Le interviste rilasciate in questi giorni a “Il Giornale”, da due qualificati politologi, per una volta e, grazie al cielo, non di sinistra, suscitano non poche perplessità e consistenti interrogativi.
Nei passaggi iniziali Giovanni Orsina, direttore della “Luiss School of Governement” eleva una lode immeritata e infondata alla prima Repubblica, capace di costruire “una grammatica” e di fissare “delle regole che disciplinavano i conflitti politici”, inseriti “all’interno di un quadro internazionale che rappresentava un elemento di stabilizzazione”. L’intervistato non può fare a meno di ammettere che “oggi è il contrario, c’è un quadro internazionale che destabilizza e non abbiamo più alcun tipo di grammatica per regolare i conflitti politici interni”.

Orsina però non individua le ragioni e non denunzia le responsabilità dei mutamenti.
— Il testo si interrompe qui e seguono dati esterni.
===== config.mk =====
export PLATFORM = sky130hd
export DESIGN_NAME = qpmm_sequencer
export DESIGN_NICKNAME = d
export VERILOG_FILES = /design/src/rtl/qpmm_seq_pkg.sv /design/src/rtl/qpmm_seq_scoreboard.sv /design/src/rtl/qpmm_sequencer.sv
export SDC_FILE = /design/constraint.sdc
export NUM_CORES = 1
export LEC_CHECK = 0
export CAP_MARGIN = 15
export CORE_MARGIN = 2
export CORE_UTILIZATION = 54
export DETAILED_ROUTE_END_ITERATION = 8
export PLACE_DENSITY_LB_ADDON = 0.08
export SYNTH_ARGS = -nofsm -noshare
export SYNTH_HDL_FRONTEND = slang
export SYNTH_HIERARCHICAL = 1
export SYNTH_SLANG_ARGS = --single-unit

===== constraint.sdc =====
create_clock -name clk -period 7.1 [get_ports clk]
set_input_delay 1.42 -clock clk [delete_from_list [all_inputs] [get_ports clk]]
set_output_delay 1.42 -clock clk [all_outputs]
set_load 0.02 [all_outputs]

===== src/rtl/qpmm_seq_pkg.sv =====
// Shared types and defaults for the QPMM issue sequencer.
// Optional feature macro: QPMM_SEQ_PERF_EN (perf_ops / perf_stall counters).
package qpmm_seq_pkg;

  localparam int unsigned QPMM_ADDR_W  = 8;
  localparam int unsigned QPMM_TAG_W   = 4;
  localparam int unsigned QPMM_RD_LAT  = 3;
  localparam int unsigned QPMM_MUL_LAT = 32;

  // Command payload at the default widths.
  typedef struct packed {
    logic [QPMM_ADDR_W-1:0] src_a;
    logic [QPMM_ADDR_W-1:0] src_b;
    logic [QPMM_ADDR_W-1:0] dst;
    logic [QPMM_TAG_W-1:0]  tag;
  } qpmm_cmd_t;

  // One tracking-line entry at the default widths.
  typedef struct packed {
    logic                   v;
    logic [QPMM_ADDR_W-1:0] dst;
    logic [QPMM_TAG_W-1:0]  tag;
  } qpmm_stage_t;

  // Tracking depth: issue stage, RAM read latency, multiplier latency.
  function automatic int unsigned qpmm_depth(input int unsigned rd_lat,
                                             input int unsigned mul_lat);
    return 1 + rd_lat + mul_lat;
  endfunction

endpackage


===== src/rtl/qpmm_seq_scoreboard.sv =====
// D-stage tracking line with parallel destination match for RAW hazards.
// Optional feature macro: QPMM_SEQ_PERF_EN (not used in this file).
import qpmm_seq_pkg::*;

module qpmm_seq_scoreboard #(
  parameter int unsigned ADDR_W = QPMM_ADDR_W,
  parameter int unsigned TAG_W  = QPMM_TAG_W,
  parameter int unsigned DEPTH  = qpmm_depth(QPMM_RD_LAT, QPMM_MUL_LAT)
) (
  input  logic              clk,
  input  logic              rst,
  input  logic              push_i,
  input  logic [ADDR_W-1:0] push_dst_i,
  input  logic [TAG_W-1:0]  push_tag_i,
  input  logic [ADDR_W-1:0] chk_a_i,
  input  logic [ADDR_W-1:0] chk_b_i,
  output logic              hazard_o,
  output logic              tail_v_o,
  output logic [ADDR_W-1:0] tail_dst_o,
  output logic [TAG_W-1:0]  tail_tag_o,
  output logic              busy_o
);

  typedef struct packed {
    logic              v;
    logic [ADDR_W-1:0] dst;
    logic [TAG_W-1:0]  tag;
  } stage_t;

  stage_t stage_q [DEPTH];

  // Shift the line every cycle; payload only advances with a valid entry so
  // the last stage keeps its dst/tag across bubbles (holds wr_addr/done_tag).
  always_ff @(posedge clk) begin
    if (rst) begin
      for (int unsigned i = 0; i < DEPTH; i++) stage_q[i] <= '0;
    end else begin
      stage_q[0].v <= push_i;
      if (push_i) begin
        stage_q[0].dst <= push_dst_i;
        stage_q[0].tag <= push_tag_i;
      end
      for (int unsigned i = 1; i < DEPTH; i++) begin
        stage_q[i].v <= stage_q[i-1].v;
        if (stage_q[i-1].v) begin
          stage_q[i].dst <= stage_q[i-1].dst;
          stage_q[i].tag <= stage_q[i-1].tag;
        end
      end
    end
  end

  // Match both candidate sources against every valid in-flight destination.
  always_comb begin
    hazard_o = '0;
    busy_o   = '0;
    for (int unsigned i = 0; i < DEPTH; i++) begin
      if (stage_q[i].v) begin
        busy_o = '1;
        if (stage_q[i].dst == chk_a_i || stage_q[i].dst == chk_b_i) hazard_o = '1;
      end
    end
  end

  assign tail_v_o   = stage_q[DEPTH-1].v;
  assign tail_dst_o = stage_q[DEPTH-1].dst;
  assign tail_tag_o = stage_q[DEPTH-1].tag;

endmodule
Esse nascono e sono alimentate dalle radici fragili e superficiali della politica precedente, egemonizzata da due partiti, privi di senso dello Stato e del concetto di Nazione, attenti solo alle loro clientele e alla crescita di un soffocante settarismo. Ugualmente l’Europa, dopo i generosi sogni del padri fondatori, ha subito i piani egemonici della rinata Germania e della Francia, sa sempre e solo arrogante.
Senza un riferimento esplicito Orsina cita il metodo della democrazia diretta, usato dai grillini “per prendere le decisioni”. A questo scottante obiettivo, sottovalutato da tanti, mirano con la demagogica misura della riduzione dei parlamentari, che consentirebbe il risparmio risibile di 500 milioni e ridurrebbe il ruolo e la presenza della Camera e del Senato nel Paese.
Radicale è la disapprovazione verso il progetto di sterilizzare e di incapsulare leghisti e “forzaitalioti” agli ordini dell’ormai tramontato Berlusconi, delle sue mire ufficiali e più pericolosamente ufficiose e delle sue mai sopite ambizioni e tentazioni egemoniche. Orsina poi inutilmente risfodera la fastidiosa ed anacronistica etichetta di “fascisti”, lontano dal considerare che a destra – di Salvini e delle sue legioni non interessa nulla – gli elettori non hanno dimenticato l’esperienza fallimentare del PDL e in percentuale non scadente sono decisamente astensionisti.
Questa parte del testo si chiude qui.